O Serviço de Imigração e Controle Aduaneiro dos EUA (ICE) informou que Daniel Ogama Adongo, de 37 anos, foi removido dos Estados Unidos e enviado de volta ao Quênia em 20 de junho.
O ICE afirmou que Adongo foi preso diversas vezes em Indiana ao longo de cerca de nove anos, incluindo casos envolvendo acusações de crime de intimidação, agressão e perturbação da ordem. A agência declarou que ele foi condenado em 2020 por danos ao patrimônio (criminal mischief) e recebeu uma sentença de 364 dias.
A NBC News, citando registros judiciais, relatou que várias das acusações destacadas pelo ICE não resultaram em condenações e foram arquivadas. A NBC News também informou que, embora Adongo tenha sido sentenciado a 364 dias no caso de dano ao patrimônio de 2020, os registros judiciais mostraram que ele foi condenado a cumprir seis meses na cadeia do condado, após o desconto do tempo de detenção provisória.
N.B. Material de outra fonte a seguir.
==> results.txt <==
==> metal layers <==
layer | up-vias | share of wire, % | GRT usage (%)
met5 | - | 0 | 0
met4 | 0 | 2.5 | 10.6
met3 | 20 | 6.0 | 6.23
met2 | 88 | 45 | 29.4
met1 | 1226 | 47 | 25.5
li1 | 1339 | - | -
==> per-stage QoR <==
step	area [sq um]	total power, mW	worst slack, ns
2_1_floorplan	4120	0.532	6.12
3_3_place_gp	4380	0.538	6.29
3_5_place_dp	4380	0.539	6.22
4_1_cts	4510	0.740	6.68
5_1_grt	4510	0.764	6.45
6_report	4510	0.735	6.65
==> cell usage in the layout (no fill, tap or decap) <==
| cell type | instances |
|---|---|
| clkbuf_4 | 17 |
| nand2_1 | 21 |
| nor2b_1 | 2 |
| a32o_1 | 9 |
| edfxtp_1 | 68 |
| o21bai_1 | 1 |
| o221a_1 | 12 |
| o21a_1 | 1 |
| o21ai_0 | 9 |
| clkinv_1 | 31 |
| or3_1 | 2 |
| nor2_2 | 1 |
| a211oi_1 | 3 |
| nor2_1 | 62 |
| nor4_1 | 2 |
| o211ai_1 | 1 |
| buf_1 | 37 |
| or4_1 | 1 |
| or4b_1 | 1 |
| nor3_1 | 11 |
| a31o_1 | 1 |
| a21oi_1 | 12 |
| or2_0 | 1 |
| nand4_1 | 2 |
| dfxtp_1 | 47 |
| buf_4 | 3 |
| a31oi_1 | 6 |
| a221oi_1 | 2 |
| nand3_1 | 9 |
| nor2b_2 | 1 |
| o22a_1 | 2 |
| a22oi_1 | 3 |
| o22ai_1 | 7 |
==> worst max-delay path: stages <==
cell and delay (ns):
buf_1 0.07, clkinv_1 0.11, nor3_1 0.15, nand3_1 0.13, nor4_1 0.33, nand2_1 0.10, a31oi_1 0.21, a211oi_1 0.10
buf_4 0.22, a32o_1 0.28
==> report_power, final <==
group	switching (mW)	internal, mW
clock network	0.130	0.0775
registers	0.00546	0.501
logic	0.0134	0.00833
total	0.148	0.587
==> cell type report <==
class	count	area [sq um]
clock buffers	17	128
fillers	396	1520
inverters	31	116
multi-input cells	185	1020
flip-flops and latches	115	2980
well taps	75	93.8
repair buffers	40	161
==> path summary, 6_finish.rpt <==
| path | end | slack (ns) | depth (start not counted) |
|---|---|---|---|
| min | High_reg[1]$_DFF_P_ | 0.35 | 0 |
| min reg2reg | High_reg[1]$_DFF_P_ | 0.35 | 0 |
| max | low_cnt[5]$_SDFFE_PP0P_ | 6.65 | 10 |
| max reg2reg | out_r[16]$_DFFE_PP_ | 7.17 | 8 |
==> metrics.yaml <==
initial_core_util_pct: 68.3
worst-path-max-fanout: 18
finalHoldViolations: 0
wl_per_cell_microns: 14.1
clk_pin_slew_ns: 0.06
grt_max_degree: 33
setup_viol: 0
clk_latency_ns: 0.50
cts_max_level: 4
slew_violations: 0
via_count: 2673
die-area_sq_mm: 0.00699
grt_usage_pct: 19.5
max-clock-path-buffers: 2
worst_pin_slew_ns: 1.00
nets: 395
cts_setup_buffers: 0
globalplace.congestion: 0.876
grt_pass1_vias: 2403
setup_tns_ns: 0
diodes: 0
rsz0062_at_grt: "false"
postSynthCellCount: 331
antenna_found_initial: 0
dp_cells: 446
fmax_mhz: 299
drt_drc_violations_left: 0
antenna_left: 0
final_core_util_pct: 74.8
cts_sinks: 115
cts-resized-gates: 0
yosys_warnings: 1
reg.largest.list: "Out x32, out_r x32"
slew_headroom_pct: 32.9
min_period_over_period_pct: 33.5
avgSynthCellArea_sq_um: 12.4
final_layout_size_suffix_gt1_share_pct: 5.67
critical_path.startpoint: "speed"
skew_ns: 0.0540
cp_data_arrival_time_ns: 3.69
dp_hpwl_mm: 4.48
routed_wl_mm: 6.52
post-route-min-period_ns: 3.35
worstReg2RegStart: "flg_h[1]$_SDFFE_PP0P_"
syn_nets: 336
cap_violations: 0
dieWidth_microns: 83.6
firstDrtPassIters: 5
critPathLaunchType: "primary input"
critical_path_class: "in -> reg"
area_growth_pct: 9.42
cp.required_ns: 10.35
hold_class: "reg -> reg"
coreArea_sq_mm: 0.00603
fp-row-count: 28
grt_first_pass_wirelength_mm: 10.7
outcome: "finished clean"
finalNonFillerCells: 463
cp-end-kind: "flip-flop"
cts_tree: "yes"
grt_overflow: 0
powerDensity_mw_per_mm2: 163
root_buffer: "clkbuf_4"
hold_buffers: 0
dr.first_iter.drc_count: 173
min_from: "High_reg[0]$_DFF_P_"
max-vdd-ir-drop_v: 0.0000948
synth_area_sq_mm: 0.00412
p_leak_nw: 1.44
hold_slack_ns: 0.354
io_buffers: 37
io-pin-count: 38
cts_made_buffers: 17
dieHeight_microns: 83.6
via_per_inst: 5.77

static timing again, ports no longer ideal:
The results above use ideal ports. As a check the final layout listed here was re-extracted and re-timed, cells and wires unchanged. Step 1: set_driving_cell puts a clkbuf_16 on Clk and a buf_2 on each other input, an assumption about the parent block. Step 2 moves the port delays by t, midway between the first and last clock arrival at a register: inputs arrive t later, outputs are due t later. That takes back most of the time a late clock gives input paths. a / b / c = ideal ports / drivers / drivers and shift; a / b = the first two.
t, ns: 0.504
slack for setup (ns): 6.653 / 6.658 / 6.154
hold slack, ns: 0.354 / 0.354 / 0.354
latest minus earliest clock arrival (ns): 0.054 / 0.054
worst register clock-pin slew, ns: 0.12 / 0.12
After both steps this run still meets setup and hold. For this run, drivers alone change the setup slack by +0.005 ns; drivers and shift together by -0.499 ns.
O diretor assistente do escritório de campo do ICE em Chicago, Douglas Thompson, disse em comunicado que a remoção de Adongo tornou a comunidade mais segura e que as leis de imigração são aplicadas de forma igualitária, "incluindo para ex-atletas profissionais".
O ICE afirmou que Adongo permaneceu no país após o vencimento de seu visto em 2016, cerca de um ano após o fim de sua carreira na NFL. A agência informou que um juiz de imigração ordenou sua remoção em 23 de março de 2026.
Adongo, ex-jogador de rugby, juntou-se ao Indianapolis Colts como outside linebacker em 2013, apesar de não ter experiência anterior com futebol americano, informou a equipe na época. Ele foi promovido do elenco de treino para o elenco principal durante a temporada de 2013, e seu período na organização terminou em 2015.
O Departamento de Segurança Interna enfatizou o caso em uma publicação no X em 25 de julho, descrevendo que Adongo possuía antecedentes criminais e confirmando sua deportação.
Os advogados que representaram Adongo anteriormente não responderam imediatamente aos pedidos de comentário da mídia, relatou a NBC News.